REPUBLIKA.CO.ID, JAKARTA -- Pengamat politik dari Universitas Pelita Harapan Emrus Sihombing menyarankan partai politik tidak menggunakan isu suku, agama, ras dan antargolongan (SARA) dalam pemilihan presiden yang berlangsung pada 2019. Menurutnya sudah saatnya capres dan cawapres dipilih karena kualitas dan program kerja.
"Harusnya para partai deklarasi menolak segala bentuk kampanye yang mempertentangkan perbedaan etnis di antara kita," ujar Emrus di Jakarta, Selasa (4/7).
Ia berpendapat selama ini belum ada keinginan partai menolak dengan tegas digunakannya isu SARA, apalagi saat partai dan pasangan calon diuntungkan akan cenderung membiarkan.
Menurut Emrus, seharusnya partai yang diuntungkan muncul ke permukaan dan dengan tegas menyatakan tidak mau menang karena isu SARA. "Kalau diserang dari sudut SARA atau agama bisa teriak, kalau diuntungkan harus maju juga. Seringkali ada pembiaran karena menguntungkan," kata Emrus.
Menurut dia, memilih pasangan calon presiden dan wakil presiden karena hanya melihat dari sisi kesukuan pun sudah saatnya diakhiri karena akan mengabaikan kualitas dan program kerja setiap pasangan calon.
"Saya pikir harus kita sudahi masih terkotakkan suku dan agama. Sulit untuk maju dan akan menjadi tirai penutup untuk program," katanya.

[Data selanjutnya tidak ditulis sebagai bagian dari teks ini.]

## src/rtl/bank_dec_pkg.sv

```systemverilog
package bank_dec_pkg;

  localparam int NREG  = 7;
  localparam int NDEV  = 7;
  localparam int OFS_W = 10;

  typedef enum logic [2:0] {
    RG_RAM   = 3'd0,
    RG_BASIC = 3'd1,
    RG_KERN  = 3'd2,
    RG_CHR   = 3'd3,
    RG_IO    = 3'd4,
    RG_ROML  = 3'd5,
    RG_ROMH  = 3'd6,
    RG_NONE  = 3'd7
  } region_e;

  typedef enum logic [3:0] {
    MD_RAMONLY,
    MD_STD,
    MD_NOBASIC,
    MD_DRAM,
    MD_KERNONLY,
    MD_CART8,
    MD_CARTHI,
    MD_CART16,
    MD_ULTI
  } bank_mode_e;

  localparam logic [NREG-1:0] ROM_MASK =
    (NREG'(1) << RG_BASIC) | (NREG'(1) << RG_KERN) | (NREG'(1) << RG_CHR) |
    (NREG'(1) << RG_ROML)  | (NREG'(1) << RG_ROMH);

  // key = {lo_en, hi_en, game_n, exrom_n}
  function automatic bank_mode_e classify(input logic [3:0] key);
    bank_mode_e m;
    if (key[1:0] == 2'b01) m = MD_ULTI;
    else begin
      case (key)
        4'b1111:          m = MD_STD;
        4'b1010, 4'b1011: m = MD_NOBASIC;
        4'b1000:          m = MD_DRAM;
        4'b0110, 4'b0111: m = MD_KERNONLY;
        4'b1110:          m = MD_CART8;
        4'b0100:          m = MD_CARTHI;
        4'b1100:          m = MD_CART16;
        default:          m = MD_RAMONLY;
      endcase
    end
    return m;
  endfunction

  function automatic region_e read_target(input bank_mode_e m,
                                          input logic [3:0] nib,
                                          input logic chr);
    region_e r;
    r = RG_RAM;
    if (m == MD_ULTI) begin
      case (nib)
        4'h0:       r = RG_RAM;
        4'h8, 4'h9: r = RG_ROML;
        4'hD:       r = RG_IO;
        4'hE, 4'hF: r = RG_ROMH;
        default:    r = RG_NONE;
      endcase
    end else if (m != MD_RAMONLY) begin
      case (nib)
        4'h8, 4'h9:
          if (m == MD_CART8 || m == MD_CART16) r = RG_ROML;
        4'hA, 4'hB:
          if (m == MD_STD || m == MD_CART8) r = RG_BASIC;
          else if (m == MD_CARTHI || m == MD_CART16) r = RG_ROMH;
        4'hD:
          if (chr) r = RG_IO;
          else if (m != MD_DRAM) r = RG_CHR;
        4'hE, 4'hF:
          if (m != MD_NOBASIC && m != MD_DRAM) r = RG_KERN;
        default: r = RG_RAM;
      endcase
    end
    return r;
  endfunction

  function automatic logic [NREG-1:0] to_onehot(input region_e r);
    return (r == RG_NONE) ? '0 : (NREG'(1) << r);
  endfunction

endpackage

```

## src/rtl/bank_map.sv

```systemverilog
module bank_map
  import bank_dec_pkg::*;
(
  input  logic            clk,
  input  logic            rst_n,
  input  logic [15:0]     addr,
  input  logic            wr,
  input  logic            lo_en,
  input  logic            hi_en,
  input  logic            chr_en,
  input  logic            game_n,
  input  logic            exrom_n,
  output logic [NREG-1:0] region_oh,
  output logic            cart_only
);

  bank_mode_e      mode;
  region_e         rd_tgt;
  logic [NREG-1:0] rd_oh;
  logic            rom_hit;
  logic            fall_thru;

  assign mode      = classify({lo_en, hi_en, game_n, exrom_n});
  assign cart_only = (mode == MD_ULTI);
  assign rd_tgt    = read_target(mode, addr[15:12], chr_en);
  assign rd_oh     = to_onehot(rd_tgt);
  assign rom_hit   = |(rd_oh & ROM_MASK);
  assign fall_thru = wr && !cart_only && rom_hit;
  assign region_oh = fall_thru ? (NREG'(1) << RG_RAM) : rd_oh;

  p_region_onehot_r1: assert property (@(posedge clk) disable iff (!rst_n)
    $onehot0(region_oh));

  p_write_through_r6: assert property (@(posedge clk) disable iff (!rst_n)
    (wr && !cart_only && rom_hit) |-> region_oh[RG_RAM]);

  p_cart_ram_fenced_r7: assert property (@(posedge clk) disable iff (!rst_n)
    (cart_only && addr[15:12] != 4'h0) |-> !region_oh[RG_RAM]);

  p_cart_hole_r5: assert property (@(posedge clk) disable iff (!rst_n)
    (cart_only && rd_tgt == RG_NONE) |-> (region_oh == '0));

endmodule

```

## src/rtl/io_split.sv

```systemverilog
module io_split
  import bank_dec_pkg::*;
#(
  parameter int VID_W = 6,
  parameter int SND_W = 5,
  parameter int COL_W = 10,
  parameter int ADP_W = 4,
  parameter int EXP_W = 8
)(
  input  logic             clk,
  input  logic             rst_n,
  input  logic [11:0]      page_addr,
  input  logic             in_io,
  output logic [NDEV-1:0]  dev_oh,
  output logic [OFS_W-1:0] ofs
);

  function automatic logic [OFS_W-1:0] lane_mask(input int g);
    int w;
    logic [OFS_W:0] t;
    case (g)
      0:       w = VID_W;
      1:       w = SND_W;
      2:       w = COL_W;
      3, 4:    w = ADP_W;
      default: w = EXP_W;
    endcase
    t = ((OFS_W+1)'(1) << w) - (OFS_W+1)'(1);
    return t[OFS_W-1:0];
  endfunction

  logic [2:0]       dev_idx;
  logic [OFS_W-1:0] lane [NDEV];

  // first three 1 KB quarters are whole devices, last quarter splits by page
  assign dev_idx = (page_addr[11:10] != 2'b11) ? {1'b0, page_addr[11:10]}
                                               : 3'd3 + {1'b0, page_addr[9:8]};

  genvar g;
  generate
    for (g = 0; g < NDEV; g++) begin : g_dev
      assign dev_oh[g] = in_io && (dev_idx == 3'(g));
      assign lane[g]   = dev_oh[g] ? (page_addr[OFS_W-1:0] & lane_mask(g)) : '0;
    end
  endgenerate

  always_comb begin
    ofs = '0;
    for (int i = 0; i < NDEV; i++) ofs = ofs | lane[i];
  end

  p_dev_onehot_r8: assert property (@(posedge clk) disable iff (!rst_n)
    $onehot0(dev_oh));

  p_ofs_idle_r9: assert property (@(posedge clk) disable iff (!rst_n)
    (dev_oh == '0) |-> (ofs == '0));

  p_vid_fold_r9: assert property (@(posedge clk) disable iff (!rst_n)
    dev_oh[0] |-> ((ofs >> VID_W) == '0));

  p_adp_fold_r9: assert property (@(posedge clk) disable iff (!rst_n)
    (dev_oh[3] || dev_oh[4]) |-> ((ofs >> ADP_W) == '0));

endmodule

```

## src/rtl/bank_decoder.sv

```systemverilog
module bank_decoder
  import bank_dec_pkg::*;
#(
  parameter bit REG_OUT = 1'b0,
  parameter int VID_W   = 6,
  parameter int SND_W   = 5,
  parameter int COL_W   = 10,
  parameter int ADP_W   = 4,
  parameter int EXP_W   = 8
)(
  input  logic             clk,
  input  logic             rst_n,
  input  logic [15:0]      cpu_addr,
  input  logic             cpu_wr,
  input  logic             lo_en,
  input  logic             hi_en,
  input  logic             chr_en,
  input  logic             game_n,
  input  logic             exrom_n,
  output logic [NREG-1:0]  region_oh,
  output logic [NDEV-1:0]  io_dev_oh,
  output logic [OFS_W-1:0] reg_ofs
);

  logic [NREG-1:0]  region_c;
  logic [NDEV-1:0]  dev_c;
  logic [OFS_W-1:0] ofs_c;
  logic             cart_only;

  bank_map u_map (
    .clk(clk), .rst_n(rst_n), .addr(cpu_addr), .wr(cpu_wr),
    .lo_en(lo_en), .hi_en(hi_en), .chr_en(chr_en),
    .game_n(game_n), .exrom_n(exrom_n),
    .region_oh(region_c), .cart_only(cart_only)
  );

  io_split #(.VID_W(VID_W), .SND_W(SND_W), .COL_W(COL_W),
             .ADP_W(ADP_W), .EXP_W(EXP_W)) u_io (
    .clk(clk), .rst_n(rst_n), .page_addr(cpu_addr[11:0]),
    .in_io(region_c[RG_IO]), .dev_oh(dev_c), .ofs(ofs_c)
  );

  generate
    if (REG_OUT) begin : g_reg
      always_ff @(posedge clk or negedge rst_n) begin
        if (!rst_n) begin
          region_oh <= '0;
          io_dev_oh <= '0;
          reg_ofs   <= '0;
        end else begin
          region_oh <= region_c;
          io_dev_oh <= dev_c;
          reg_ofs   <= ofs_c;
        end
      end

      p_reg_lag_r10: assert property (@(posedge clk) disable iff (!rst_n)
        1'b1 |=> (region_oh == $past(region_c) && io_dev_oh == $past(dev_c)));
    end else begin : g_comb
      assign region_oh = region_c;
      assign io_dev_oh = dev_c;
      assign reg_ofs   = ofs_c;
    end
  endgenerate

  p_dev_in_io_r8: assert property (@(posedge clk) disable iff (!rst_n)
    (|dev_c) |-> (region_c[RG_IO] && cpu_addr[15:12] == 4'hD));

  p_cart_ignores_levels_r5: assert property (@(posedge clk) disable iff (!rst_n)
    (cart_only && cpu_addr[15:12] == 4'hD) |-> region_c[RG_IO]);

endmodule

```

## config.mk

```make
export PLATFORM = sky130hd
export DESIGN_NAME = bank_decoder
export DESIGN_NICKNAME = d
export VERILOG_FILES = /design/src/rtl/bank_dec_pkg.sv /design/src/rtl/bank_map.sv /design/src/rtl/io_split.sv /design/src/rtl/bank_decoder.sv
export SDC_FILE = /design/constraint.sdc
export NUM_CORES = 1
export LEC_CHECK = 0
export BUFFER_PORTS_ARGS = -buffer_cell sky130_fd_sc_hd__buf_2
export CORE_MARGIN = 10
export CORE_UTILIZATION = 38
export DETAILED_ROUTE_END_ITERATION = 12
export PLACE_DENSITY = 0.77
export SETUP_SLACK_MARGIN = 0.4
export SLEW_MARGIN = 25
export SYNTH_ARGS = -nofsm -noshare
export SYNTH_HDL_FRONTEND = slang
export SYNTH_SLANG_ARGS = --single-unit
```

## constraint.sdc

```tcl
create_clock -name vclk -period 3
set_input_delay 0.45 -clock vclk [all_inputs]
set_output_delay 0.45 -clock vclk [all_outputs]
set_load 0.05 [all_outputs]
```

==> out/metrics.yaml, run 1 <==
global_routing:
  grtUsageTotal: 0.105
  antenna_found_initial: 0
  grt_pass1_vias: 765
  grt_pass1_wl_um: 3210
  grt_start_max_net_pins: 10
  gr-total-overflow: 0
layout:
  layout_common_cells: "buf_2 (41), nand2_1 (9), nor2_1 (8)"
  nClkBuffers: 0
  seq_cell_count: 0
  instances_no_fill: 148
  finalInstanceArea_sq_um: 853
  final_common_cell: "buf_2"
  nets: 160
  num_antenna_cells: 0
  final-seq-area_sq_um: 0
  drive_above_1_share: 0.496
  syn_to_final_growth_pct: 56.8
timing:
  hold_viol: 0
  slew_headroom: 0.715
  tightestPinTransition_ns: 0.423
  finalCriticalPeriod_ns: 2.54
  rsz0062_at_grt: "true"
  final.setup.tns_ns: 0
  finalSetupViolCount: 0
  timing.final.crit_share: 0.846
  fmax_mhz: 394
  slew_viol_final: 0
worst_hold_path:
  hp-class: "in -> out"
detailed_routing:
  num_vias: 818
  dr.pass1.iters: 4
  avgViaCountPerCell: 5.53
  totalWireLength_um: 2000
  drt_drc_violations_left: 0
  dr.first_iter.drc_count: 19
  wire_per_inst_um: 13.5
  ant_nets: 0
placed_design:
  routabilityCongestion: 0.903
  dpl.hpwl_um: 1680
  dp_cells: 148
  portBuffers: 46
  placed_area_sq_um: 820
yosys:
  avgSynthCellArea_sq_um: 6.12
  synthDistinctLibCells: 40
  syn_inst: 89
  yosysWarnings: 0
  synth-seq-area-share: 0
  synth_fp_nets: 114
  syn_area_sq_um: 544
worst_setup_path:
  critPathKind: "in -> out"
  crit_fanout: 9
  cp_slowest_stage_delay_ns: 0.36
  cp_slowest_cell: "a211o_1"
  cp-end-kind: "output pin"
  crit_chain: "buf_2 -> nor2_1 -> a211o_1 -> o22a_2 -> buf_4 -> nor4_2 -> buf_2"
  arrival_ns: 2.09
  critPathLaunchType: "input pin"
  required_ns: 2.55
  crit_path_frequent_cell: "buf_2"
clock_network:
  cts_hold_buf: 0
die:
  die_y_um: 57.8
  die_area_sq_um: 3350
  start_util: 0.408
  coreArea_sq_um: 1330
  rows: 13
  pin_count: 48
  die-width_um: 57.8
job:
  cap_violations: 0
power_and_ir_drop:
  p_per_area_nw_per_um2: 116
  ir_drop_mv: 0.0783
  power_leakage_nw: 0.430
status:
  status: "completed"
## through the flow
stage | hold slack, ns | power (mW) | setup WS [ns] | utilization
after global routing | 1.28 | 0.109 | 0.370 | 0.640
after detailed placement | 1.31 | 0.0945 | 0.385 | 0.614
after CTS | 1.31 | 0.0948 | 0.378 | 0.614
final | 1.26 | 0.0987 | 0.461 | 0.640
after global placement | 1.31 | 0.0927 | 0.420 | 0.614
after floorplan | 1.09 | 0.0618 | 0.367 | -
## Yosys cell counts
master,n,area share
nand4b_1,1,0.016
nand3_1,4,0.037
buf_4,1,0.014
o41ai_1,1,0.016
nand2b_1,2,0.023
nor2b_1,2,0.023
and4b_1,1,0.018
a211oi_1,1,0.014
nor3_1,6,0.055
or3_1,1,0.012
o21a_1,2,0.028
and3b_1,1,0.016
nor3b_1,2,0.028
a31oi_1,1,0.012
clkbuf_1,1,0.0069
buf_6,1,0.021
a21boi_1,1,0.014
mux2i_1,1,0.018
nor3b_2,1,0.023
and2_1,6,0.069
ha_1,1,0.023
nor2_1,9,0.062
a21o_1,1,0.014
and3_4,1,0.021
nand3b_1,1,0.014
or3b_1,1,0.016
nor4_1,2,0.023
o21ai_2,1,0.016
and3_1,5,0.057
o21ai_1,1,0.0092
o21bai_1,1,0.014
xnor2_1,1,0.016
a21oi_1,4,0.037
nand2_1,9,0.062
inv_1,4,0.028
a211o_1,1,0.016
inv_6,1,0.016
o21ai_0,5,0.046
nor4b_1,2,0.032
o22a_1,1,0.016
## routing by layer
metal	part of all wire	global-route usage	routed length (um)
met2	0.45	0.170	891
met5	0	0	0
met1	0.43	0.134	861
met3	0.12	0.0436	247
met4	0	0	0
## power by group
group	switching [mW]	total, mW	internal, mW
Clock	0	0	0
Combinational	0.0628	0.0987	0.0360
Sequential	0	0	0
Total	0.0628	0.0987	0.0360
## path summary, 6_finish.rpt
path	cells after the start	from	to	slack [ns]
setup / recovery	7	cpu_addr[13]	io_dev_oh[6]	0.46
hold / removal	3	cpu_addr[2]	reg_ofs[2]	1.26
## layout make-up
| type | instances | area [sq um] |
|---|---|---|
| Fill cell | 130 | 480 |
| Inverter | 5 | 23.8 |
| Multi-Input combinational cell | 81 | 561 |
| Tap cell | 15 | 18.8 |
| Timing Repair Buffer | 47 | 250 |
## cells by family after synthesis
family,after synthesis,synth area share
compound gates,21,0.251
xor+xnor,1,0.0161
fa+ha+maj,1,0.0230
buf+inv,8,0.0850
mux,1,0.0184
simple gates,57,0.607
## critical path, delay by kind of cell
kind	cells	cell delay, ns
AND/OR/NAND/NOR	2	0.32
AO/OA/AOI/OAI	2	0.66
buffers and inverters	3	0.66
## what timing repair did
action / in CTS / in global routing
setup buffers: 0 / 0
setup endpoints to repair: 1 / 12
cloned: 0 / 0
resized for setup: 0 / 13
pin swaps: 0 / 0
(Power assumes the default switching activity.)
==> run 2: changes to the inputs <==
Settings changed: CORE_ASPECT_RATIO set to 0.9, CORE_UTILIZATION 38 to 36, PLACE_DENSITY 0.77 to 0.76.
Clock period 3 ns to 2.2 ns, I/O delays scaled along.
==> run 2 against run 1 <==
Against the previous run:
- synthesized area stayed put
- synthesized cell count did not move
- the run now fails in clock tree synthesis
==> out/metrics.yaml, run 2 <==
status:
  status: "did not finish"
  stop_stage: "clock tree synthesis"
  stop_error: "[ERROR DPL-0038] Utilization greater than 100%, impossible to legalize"
clock_network:
  post_cts_buffers: 6  # +6
  cts_hold_buf: 0  # unchanged
  ctsResizeCount: 80  # +80
placed_design:
  routabilityCongestion: 0.919  # +1.8%
  dpl.hpwl_um: 2240  # +34%
  portBuffers: 46  # unchanged
  placed_area_sq_um: 1160  # +41%
die:
  die_y_um: 56.9  # -1.7%
  die-width_um: 61.0  # +5.4%
  start_util: 0.380  # -0.0278
  rows: 13  # unchanged
  pin_count: 48  # unchanged
yosys:
  syn_inst: 89  # unchanged
  synth_top_area_frac: 0.0690  # unchanged
  yosys-top-cells-count: "nand2_1 (9), nor2_1 (9), and2_1 (6), nor3_1 (6)"
  yosys.area.top_type: "and2_1"
  synth_top_family_by_area: "simple AND/OR/NAND/NOR gates"
  synth-seq-area-share: 0  # unchanged
  synth_fp_nets: 114  # unchanged
  synthDistinctLibCells: 40  # unchanged
  synth_area_leaders: "and2_1 (6.9%), nand2_1 (6.2%), nor2_1 (6.2%)"
  syn_area_sq_um: 544  # unchanged
  synth_compound_area_frac: 0.251  # unchanged
  yosysWarnings: 0  # unchanged
  synth_fa_ha_area_frac: 0.0230  # unchanged
  yosys.area_share.simple: 0.607  # unchanged
  synth_mux_area_frac: 0.0184  # unchanged
  synthXorXnorAreaFrac: 0.0161  # unchanged
  avgSynthCellArea_sq_um: 6.12  # unchanged
==> run 2: cell counts after synthesis <==
Identical to the previous run, type by type.
==> run 2: cell families after synthesis <==
group,after synthesis
buffers and inverters,8
XOR/XNOR,1
multiplexers,1
adder cells (fa/ha/maj),1
AO/OA/AOI/OAI,21
AND/OR/NAND/NOR,57
==> run 2: metrics by stage <==
step,util,std cells,hold slack (ns),worst slack [ns]
detailed placement,0.809,166,1.09,-0.0984
floorplan,-,89,0.832,0.0800
global placement,0.809,166,1.08,-0.0517
==> run 3: changes to the inputs <==
Settings changed: CORE_AREA set to 10 10 71 73, CORE_ASPECT_RATIO 0.9 to unset, CORE_MARGIN 10 to unset, CORE_UTILIZATION 36 to unset, DIE_AREA set to 0 0 81 83, PLACE_DENSITY 0.76 to unset, PLACE_DENSITY_LB_ADDON set to 0.15, SETUP_SLACK_MARGIN 0.4 to unset.
Clock period 2.2 ns to 2.9 ns, I/O delays scaled along.
==> run 3 against run 2 <==
Against the previous run:
- the run now ends clean
==> out/metrics.yaml, run 3 (synthesis results as in run 1) <==
status:
  status: "completed"
worst_setup_path:
  cp_slowest_stage_delay_ns: 0.35
  cp-end-kind: "output pin"
  cp_slowest_cell: "a211o_1"
  crit_fanout: 9
  crit_chain: "buf_2 -> nor2_1 -> a211o_1 -> o22a_1 -> buf_4 -> nor4_2 -> buf_2"
  arrival_ns: 2.12
  critPathKind: "in -> out"
  crit_path_frequent_cell: "buf_2"
  crit_buf_inv: 3
  cpLargestDelayFamily: "compound AO/OA/AOI/OAI gates"
  critPathLaunchType: "input pin"
  required_ns: 2.47
layout:
  drive_above_1_share: 0.414
  nets: 160
  final_common_cell: "buf_2"
  fill_cells: 444
  final-seq-area_sq_um: 0
  finalInstanceArea_sq_um: 841
  syn_to_final_growth_pct: 54.5
  instances_no_fill: 181
  seq_cell_count: 0
  nClkBuffers: 0
  num_antenna_cells: 0
  layout_common_cells: "buf_2 (46), nor2_1 (9), nand2_1 (9)"
  final_core_util: 0.231
placed_design:
  placed_area_sq_um: 841  # -27%
  dpl.hpwl_um: 1920  # -15%
  routabilityCongestion: 0.776  # -16%
  dp_cells: 181  # +9.0%
  portBuffers: 46  # unchanged
power_and_ir_drop:
  pwr-share-clk: 0
  switching_power_uw: 62.0
  seq_power_share: 0
  p_per_area_nw_per_um2: 115
  internal-power_uw: 35.0
  p_sw_frac: 0.639
  power_leakage_nw: 0.421
  combPwrFrac: 1.000
  ir_drop_mv: 0.0459
global_routing:
  grt_pass1_wl_um: 3480
  grtUsageTotal: 0.0573
  gr-total-overflow: 0
  antenna_found_initial: 0
  grt_start_max_net_pins: 10
  grt_pass1_vias: 775
timing:
  hold_viol: 0
  tightestPinTransition_ns: 0.485
  final.setup.tns_ns: 0
  timing.final.crit_share: 0.882
  finalCriticalPeriod_ns: 2.56
  slew_viol_final: 0
  rsz0062_at_grt: "false"
  fmax_mhz: 391
  slew_headroom: 0.673
  finalSetupViolCount: 0
worst_hold_path:
  min_to: "reg_ofs[4]"
  min_path_cells: 4
  hp-class: "in -> out"
  hold_start: "cpu_addr[4]"
clock_network:
  ctsResizeCount: 0  # -100%
  cts_hold_buf: 0  # unchanged
  post_cts_buffers: 0  # -6
detailed_routing:
  dr.pass1.iters: 4
  dr.first_iter.drc_count: 31
  avgViaCountPerCell: 4.38
  ant_nets: 0
  num_vias: 792
  totalWireLength_um: 2140
  wire_per_inst_um: 11.8
  drt_drc_violations_left: 0
die:
  coreArea_sq_um: 3630
  rows: 22  # +9
  die_area_sq_um: 6720
  pin_count: 48  # unchanged
  start_util: 0.150  # -0.230
  die-width_um: 81  # +33%
  die_y_um: 83  # +46%
job:
  cap_violations: 0
run 3: layer usage:
layer | up-vias | GRT usage | wire (um)
met5 | - | 0 | 0
met4 | 0 | 0 | 0
met3 | 0 | 0.0162 | 230
met2 | 29 | 0.103 | 991
met1 | 349 | 0.0683 | 920
li1 | 414 | - | -
run 3: how the worst max path moves through the flow:
stage	cells after the start	slack, ns	endpoint	from
after global routing	7	0.14	region_oh[6]	cpu_addr[14]
after floorplan	5	0.01	region_oh[3]	cpu_addr[14]
after CTS	7	0.32	io_dev_oh[6]	cpu_addr[13]
after detailed placement	7	0.32	io_dev_oh[6]	cpu_addr[13]
after global placement	7	0.34	region_oh[6]	cpu_addr[14]
final	7	0.34	io_dev_oh[6]	cpu_addr[13]
run 3: final cells by class:
| type | count | area [sq um] | share of cell area |
|---|---|---|---|
| Multi-Input combinational cell | 81 | 519 | 0.618 |
| Timing Repair Buffer | 47 | 238 | 0.283 |
| Tap cell | 48 | 60.1 | 0.0714 |
| Inverter | 5 | 23.8 | 0.0283 |
run 3: power by group through the flow:
| stage | Clock (mW) | Sequential [mW] | Combinational, mW |
|---|---|---|---|
| finish | 0 | 0 | 0.0970 |
| global route | 0 | 0 | 0.108 |
| CTS | 0 | 0 | 0.0981 |
| detailed placement | 0 | 0 | 0.0977 |
| global placement | 0 | 0 | 0.0978 |
| floorplan | 0 | 0 | 0.0622 |
run 3: through the flow:
| stage | total power [mW] | hold slack, ns | setup slack, ns |
|---|---|---|---|
| 6_report | 0.0970 | 1.26 | 0.341 |
| 5_1_grt | 0.108 | 1.28 | 0.138 |
| 4_1_cts | 0.0981 | 1.27 | 0.318 |
| 3_5_place_dp | 0.0977 | 1.27 | 0.323 |
| 3_3_place_gp | 0.0978 | 1.27 | 0.336 |
| 2_1_floorplan | 0.0622 | 1.06 | 0.0136 |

Terkait proyeksi calon presiden dan wakil presiden, Emrus menyebut realitas politik bukan harga mati, melainkan sangat cair, siapa pun dapat berpasangan hingga batas akhir pendaftaran pada Agustus 2018. Ia pun menekankan pentingnya sosok yang akan menjadi cawapres karena saat terpilih, karpet merah menuju calon presiden pada pemilu pada 2024 sudah tergelar.